Keywords

1 Introduction

Nowadays, more and more digital instrumentation and control (I&C) systems are adopted by nuclear power plants (NPPs). Especially safety-critical digital protection system is used as critical safeguard against the severe accidents like reactor core damage, release of radioactive materials and etc. It is the software that realizes control functions executed by CPU, which malfunction may give wrong action and endanger the nuclear power plants. Therefore, software reliability for digital I&C systems is critical to the safety of NPPs. Different from the stochastic failure of analog I&C systems, software failure may be caused by systematic design fault, human error and tools failure. Some traditional analog system (hardware) reliability analysis methods are not applicable to software. Software reliability qualitative analysis and quantitative analysis methods are still in discussion. The consensus amongst the world’s experts is that rigid lifecycle quality management, and verification and validation (V&V) are the most effective ways to improve the software reliability presently. With the further research on safety-critical software used for NPPs, the quality of V&V has become key concern of the safety regulatory authorities around the world.

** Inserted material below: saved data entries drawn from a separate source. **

--- src/rtl/cnn_fixed_pkg.sv ---
// Fixed-point formats, FSM encoding and the round/saturate helper shared by the
// conv/dense requant stage and the pooling stage.
package cnn_fixed_pkg;

  localparam int FX_PROD_W    = 28;
  localparam int FX_PROD_FRAC = 20;
  localparam int FX_OUT_W     = 16;
  localparam int FX_OUT_FRAC  = 10;
  localparam int FX_SHIFT     = FX_PROD_FRAC - FX_OUT_FRAC;
  localparam int RS_W         = 64;

  localparam logic signed [RS_W-1:0] OUT_MAX = (64'sd1 <<< (FX_OUT_W - 1)) - 64'sd1;
  localparam logic signed [RS_W-1:0] OUT_MIN = -(64'sd1 <<< (FX_OUT_W - 1));

  typedef enum logic [1:0] {
    S_ACC = 2'd0,
    S_RND = 2'd1,
    S_OUT = 2'd2
  } state_t;

  typedef struct packed {
    logic signed [FX_OUT_W-1:0] data;
    logic                       sat;
  } rs_t;

  // Round half up, optional ReLU, then clip to the W16/I6 range.
  function automatic rs_t round_sat(input logic signed [RS_W-1:0] acc, input logic relu);
    logic signed [RS_W-1:0] r;
    rs_t res;
    r = (acc + (64'sd1 <<< (FX_SHIFT - 1))) >>> FX_SHIFT;
    res.sat = 1'b0;
    if (relu && (r < 0))
      r = '0;
    if (r > OUT_MAX) begin
      res.data = OUT_MAX[FX_OUT_W-1:0];
      res.sat  = 1'b1;
    end else if (r < OUT_MIN) begin
      res.data = OUT_MIN[FX_OUT_W-1:0];
      res.sat  = 1'b1;
    end else begin
      res.data = r[FX_OUT_W-1:0];
    end
    return res;
  endfunction

endpackage
==> config.mk <==
export PLATFORM = sky130hd
export DESIGN_NAME = alu_execute_stage
export DESIGN_NICKNAME = d
export VERILOG_FILES = /design/src/rtl/alu_execute_stage.sv
export SDC_FILE = /design/constraint.sdc
export NUM_CORES = 1
export LEC_CHECK = 0
export ABC_AREA = 1
export BUFFER_PORTS_ARGS = -buffer_cell sky130_fd_sc_hd__buf_4
export CAP_MARGIN = 25
export CORE_MARGIN = 5
export CORE_UTILIZATION = 52
export CTS_CLUSTER_SIZE = 14
export DETAILED_ROUTE_END_ITERATION = 12
export HOLD_SLACK_MARGIN = 0.05
export PLACE_DENSITY = 0.84
export REMOVE_ABC_BUFFERS = 1
export SYNTH_ARGS = -nofsm -noshare
export SYNTH_HDL_FRONTEND = slang
export SYNTH_SLANG_ARGS = --single-unit
==> constraint.sdc <==
create_clock -name clk -period 2.7 [get_ports clk]
set_input_delay 0.135 -clock clk [delete_from_list [all_inputs] [get_ports clk]]
set_output_delay 0.135 -clock clk [all_outputs]
set_load 0.01 [all_outputs]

According to the requirements of nuclear safety regulations and related standards, some mandatory software V&V activities through life cycle phases are defined for the different safety-graded software explicitly [1,2,3,4]. For safety-critical software, the required scope, intensity and degree of rigor associated with the V&V activities and tasks are the highest among all graded I&C systems. It should be mentioned that traceability analysis is the most basic one for safety-critical software and I&C systems and affects the quality of other V&V activities directly. Traceability analysis is also required by EUR [5]. It is used to confirm implementation and validation of requirements, where neither any extra function is allowed, nor is any necessary function missed. The quality of traceability analysis depends on the granularity of itemized I&C function requirements. The finer granularity of itemized I&C function requirements is, the easier it is to find the potential software failure, and the higher quality the traceability analysis gets. However, it also means heavier burden of V&V activity. Therefore how to effectively itemize I&C functions is an important question.

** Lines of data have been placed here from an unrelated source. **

`config.mk`:
```
export PLATFORM = sky130hd
export DESIGN_NAME = debounce_bank
export DESIGN_NICKNAME = d
export VERILOG_FILES = /design/src/rtl/debounce_bank.sv
export SDC_FILE = /design/constraint.sdc
export NUM_CORES = 1
export LEC_CHECK = 0
export CAP_MARGIN = 30
export CORE_MARGIN = 1
export CORE_UTILIZATION = 60
export DETAILED_ROUTE_END_ITERATION = 6
export DONT_BUFFER_PORTS = 1
export GPL_TIMING_DRIVEN = 0
export PLACE_DENSITY_LB_ADDON = 0.12
export SLEW_MARGIN = 25
export SYNTH_ARGS = -nofsm -noshare
export SYNTH_HDL_FRONTEND = slang
export SYNTH_SLANG_ARGS = --single-unit
```
`constraint.sdc`:
```
create_clock -name clk -period 7.1 [get_ports clk]
set_input_delay 1.42 -clock clk [delete_from_list [all_inputs] [get_ports clk]]
set_output_delay 1.42 -clock clk [all_outputs]
set_load 0.005 [all_outputs]
```
`src/rtl/debounce_bank.sv`:
```
// debounce_bank: multi-channel input conditioner.
// Each channel has a two-flop synchronizer and a saturating up/down counter
// with hysteresis. The block produces debounced levels, one-clk rise/fall
// pulses, sticky event flags with per-channel clear, and an any-event summary.
module debounce_bank #(
  parameter int CHANNELS   = 4,
  parameter int WIDTH      = 8,
  parameter int EVENT_MODE = 2
) (
  input  logic                clk,
  input  logic                reset,
  input  logic                clk_enable,
  input  logic [CHANNELS-1:0] data,
  output logic [CHANNELS-1:0] debounced,
  output logic [CHANNELS-1:0] rise,
  output logic [CHANNELS-1:0] fall,
  output logic [CHANNELS-1:0] event_flags,
  input  logic [CHANNELS-1:0] event_clear,
  output logic                any_event
);

  localparam logic [WIDTH-1:0] MAX = '1;

  logic [CHANNELS-1:0] sync_meta;
  logic [CHANNELS-1:0] sync;
  logic [WIDTH-1:0]    count      [CHANNELS];
  logic [WIDTH-1:0]    count_next [CHANNELS];
  logic [CHANNELS-1:0] deb_next;
  logic [CHANNELS-1:0] rise_next;
  logic [CHANNELS-1:0] fall_next;
  logic [CHANNELS-1:0] set_event;
  logic [CHANNELS-1:0] flags_next;

  // Next-state logic: saturating counter, hysteresis level, edges, sticky flags.
  always_comb begin
    for (int unsigned i = 0; i < CHANNELS; i++) begin
      count_next[i] = count[i];
      deb_next[i]   = debounced[i];
      if (clk_enable) begin
        if (sync[i] && (count[i] != MAX)) begin
          count_next[i] = count[i] + 1'b1;
        end else if (!sync[i] && (count[i] != '0)) begin
          count_next[i] = count[i] - 1'b1;
        end
        if (count_next[i] == MAX) begin
          deb_next[i] = 1'b1;
        end else if (count_next[i] == '0) begin
          deb_next[i] = 1'b0;
        end
      end
    end
    rise_next = deb_next & ~debounced;
    fall_next = ~deb_next & debounced;
    case (EVENT_MODE)
      0:       set_event = rise_next;
      1:       set_event = fall_next;
      default: set_event = rise_next | fall_next;
    endcase
    // Set has priority over clear so an event coinciding with a clear survives.
    flags_next = set_event | (event_flags & ~event_clear);
  end

  // Two-flop synchronizer, clocked every cycle regardless of clk_enable.
  always_ff @(posedge clk) begin
    if (reset) begin
      sync_meta <= '0;
      sync      <= '0;
    end else begin
      sync_meta <= data;
      sync      <= sync_meta;
    end
  end

  // Per-channel saturating counters.
  always_ff @(posedge clk) begin
    for (int unsigned i = 0; i < CHANNELS; i++) begin
      if (reset) begin
        count[i] <= '0;
      end else begin
        count[i] <= count_next[i];
      end
    end
  end

  // Registered outputs: level, edge pulses, sticky flags and their summary.
  always_ff @(posedge clk) begin
    if (reset) begin
      debounced   <= '0;
      rise        <= '0;
      fall        <= '0;
      event_flags <= '0;
      any_event   <= 1'b0;
    end else begin
      debounced   <= deb_next;
      rise        <= rise_next;
      fall        <= fall_next;
      event_flags <= flags_next;
      any_event   <= |flags_next;
    end
  end

endmodule

```
==> results_dict.tcl <==
set metrics [dict create \
    status "complete, no violations" \
    cp.arrival_ps 4180 \
    syn_area_sq_um 4300 \
    async_reset_ff_share_pct 0 \
    worst_path_max_delay_cell "o41ai_1" \
    antenna_found_initial 0 \
    drt-total-wl_um 11800 \
    drtPass1Iterations 5 \
    synth_top_area_share_pct 26.5 \
    drt-vias-per-instance 6.51 \
    wl_per_cell_um 17.7 \
    relSlewSlack_pct 31.4 \
    cp.required_ps 7300 \
    nNetsFinal 600 \
    clock_skew_ps 3.61 \
    internal_power_mw 1.13 \
    die_h_um 86.7 \
    ctsLongestPathBuffers 2 \
    fp-row-count 30 \
    dieArea_sq_um 7510 \
    clkPwrFrac_pct 15.8 \
    drc 0 \
    synth_compound_area_share_pct 24.5 \
    slew_viol_final 0 \
    instances_no_fill 669 \
    synth_seq_cells 57 \
    hold_viol_final 0 \
    synth_top_family_by_area "simple AND/OR/NAND/NOR gates" \
    ir_drop_mv 0.240 \
    p_seq_share_pct 21.3 \
    grt_pass1_wl_um 19100 \
    synthAdderAreaFrac_pct 5.82 \
    switchingPower_mw 1.02 \
    cts_buffers 9 \
    area_growth_pct 7.77 \
    drtIter0Drc 280 \
    final-setup-viol-count 0 \
    synth.avg_cell_area_sq_um 7.71 \
    worst-path-buf-inv 2 \
    slowest_delay_ps 570 \
    yosysMostFrequentCell "dfxtp_1" \
    min_period_ps 3980 \
    grt_overflow 0 \
    synth_nets 589 \
    cap_viol_max_count 0 \
    cts_tree "done" \
    synth-xor-area-share_pct 4.28 \
    path_cells "clkbuf_1 > inv_1 > ha_1 > nor3b_1 > a21oi_1 > o311ai_0 > o221ai_1 > o41ai_1 > o21ai_0 > ha_1 > a21boi_0 > a41oi_1" \
    drive_gt1_share_pct 6.98 \
    p_leak_nw 1.64 \
    p_comb_share_pct 62.9 \
    cp-start-kind "flop" \
    place_inst 654 \
    track_usage_pct 33.0 \
    grt_max_degree 11 \
    synth_top_cells_by_area "dfxtp_1 (27%), ha_1 (5.8%), nor2_1 (4.4%)" \
    syn_inst 558 \
    synth_edf_count 0 \
    synth_flop_cell "dfxtp_1" \
    ctsResizeCount 0 \
    crit_path_max_fanout 9 \
    diodes 0 \
    ys_types 77 \
    seq_area_frac_synth_pct 26.5 \
    yosys_warnings 0 \
    boundaryPins 28 \
    gp_congestion 0.972 \
    die_w_um 86.7 \
    critPathTopFamily "compound AO/OA/AOI/OAI gates" \
    hpwl_um 8190 \
    cellPowerDensity_nw_per_um2 463 \
    grt_pass1_vias 3928 \
    yosys.area.top_type "dfxtp_1" \
    detail-route-antenna-nets 0 \
    clockRootBuffer "clkbuf_8" \
    clk_pin_slew_ps 70 \
    post_cts_buffers 0 \
    finalCritPeriodShare_pct 56.0 \
    vias 4354 \
    start_util_pct 62.6 \
    end_kind "flop" \
    tightest_slew_ps 1020 \
    insertion_delay_ps 350 \
    cp.depth 12 \
    rsz0062_at_grt "false" \
    rr_worst_depth 12 \
    holdPathStages 1 \
    hp-class "reg2reg" \
    cts.sinks 57 \
    fmax_ghz 0.251 \
    fin_util_pct 67.5 \
    synth_commonest_cells "dfxtp_1 (57), nor2_1 (50), clkbuf_1 (35)" \
    fin_setup_tns_ps 0 \
    portBuffers 0 \
    core_sq_um 6870 \
    synthSimpleGateAreaFrac_pct 31.0 \
    path_class "reg2reg" \
    synthMuxAreaShare_pct 1.83 \
    ctsHoldBuffers 0 \
    p_sw_share_pct 47.4 \
    worst_path_most_repeated_cell "ha_1" \
    n_fill_cell 616 \
    ctsHtreeMaxLevel 3 \
]
-- metrics by stage --
stage | hold WS [ps] | worst slack (ps) | total power, mW | instance area [sq um]
2_1_floorplan | 414 | 3980 | 1.51 | 4300
4_1_cts | 451 | 3140 | 2.11 | 4640
5_1_grt | 471 | 2780 | 2.30 | 4640
3_5_place_dp | 434 | 3180 | 1.77 | 4420
3_3_place_gp | 416 | 3270 | 1.75 | 4420
6_report | 443 | 3120 | 2.15 | 4640
-- power groups by stage --
stage | registers [mW] | logic, mW | clock network [mW]
after floorplan | 0.441 | 1.07 | 0
after global placement | 0.459 | 1.29 | 0
after detailed placement | 0.461 | 1.30 | 0
after CTS | 0.454 | 1.32 | 0.338
after global routing | 0.466 | 1.48 | 0.353
final | 0.457 | 1.35 | 0.339
-- layer usage --
| metal | vias to the layer above | part of all wire [%] | GRT usage, % |
|---|---|---|---|
| met5 | - | 0 | 0 |
| met4 | 0 | 2.4 | 10.9 |
| met3 | 27 | 7.8 | 5.24 |
| met2 | 225 | 46 | 53.1 |
| met1 | 2006 | 44 | 45.0 |
| li1 | 2096 | - | - |
-- registers in the layout, indices dropped and copies added, names as in the netlist --
signal and cells:
count 32, debounced 4, event_flags 4, fall 4
rise 4, sync 4, sync_meta 4, any_event 1
-- kinds of logic (layout without fill, tap and decap cells) --
logic type / after synthesis / in the layout
buffers and inverters: 64 / 79
XOR/XNOR: 21 / 21
AO/OA/AOI/OAI: 153 / 153
AND/OR/NAND/NOR: 237 / 237
adder cells (fa/ha/maj): 20 / 20
flip-flops: 57 / 57
multiplexers: 6 / 6
-- worst register-to-register path: stages (launching register included) --
cell	delay (ps)
dfxtp_1	310
clkbuf_1	180
inv_1	170
ha_1	210
nor3b_1	570
a21oi_1	140
o311ai_0	440
o221ai_1	260
o41ai_1	570
o21ai_0	180
ha_1	350
a21boi_0	290
a41oi_1	160
-- cell usage in the layout (no fill, tap or decap), types with 4 or more instances in the layout --
cell type | synthesis | routed
ha_1 | 20 | 20
nand4_1 | 15 | 15
nor3_1 | 21 | 21
a41oi_1 | 4 | 4
nor3b_1 | 6 | 6
xor2_1 | 6 | 6
a2111oi_0 | 5 | 5
and4_1 | 6 | 6
or4_1 | 6 | 6
o21ai_0 | 29 | 29
clkbuf_1 | 35 | 35
a211oi_1 | 8 | 8
a21oi_1 | 34 | 34
o21a_1 | 6 | 6
dfxtp_1 | 57 | 57
a21o_1 | 4 | 4
o211ai_1 | 5 | 5
a21boi_0 | 7 | 7
nand2_1 | 32 | 32
xnor2_1 | 15 | 15
clkbuf_8 | 0 | 13
inv_1 | 23 | 23
and3_1 | 9 | 9
nor4b_1 | 4 | 4
o22ai_1 | 5 | 5
nor2b_1 | 23 | 23
and2_1 | 4 | 4
nor2_1 | 50 | 50
nand3_1 | 17 | 17
nand2b_1 | 8 | 8
or3_1 | 4 | 4
nor4_1 | 11 | 11
a31oi_1 | 5 | 5
-- final cells by class --
class	count	area (sq um)	share of cell area, %
Tap cell	96	120	2.59
Inverter	23	86.3	1.86
Sequential cell	57	1140	24.6
Buffer	41	176	3.81
Multi-Input combinational cell	437	2900	62.5
Clock inverter	2	35.0	0.756
Clock buffer	13	179	3.86
-- worst paths after layout --
path / end / slack (ps) / from
worst max-delay path: any_event$_SDFF_PP0_ / 3120 / count[2][0]$_SDFFE_PP0P_
worst min-delay path: sync[0]$_SDFF_PP0_ / 440 / sync_meta[0]$_SDFF_PP0_
worst max register to register: any_event$_SDFF_PP0_ / 3120 / count[2][0]$_SDFFE_PP0P_
worst min register to register: sync[0]$_SDFF_PP0_ / 440 / sync_meta[0]$_SDFF_PP0_
No activity file was read; power rests on OpenSTA's default activity.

In this paper, the V&V activities through software life cycle related nuclear safety regulations and standards are analyzed in Sect. 2. Necessity of implementing itemized requirements on I&C function during software development life cycle is studied according to the nuclear safety regulations and related standards in Sect. 3. What’s more, key points of itemized requirements are proposed by learning from some NPPs project experience in Sect. 4. Finally, Sect. 5 gives the conclusion.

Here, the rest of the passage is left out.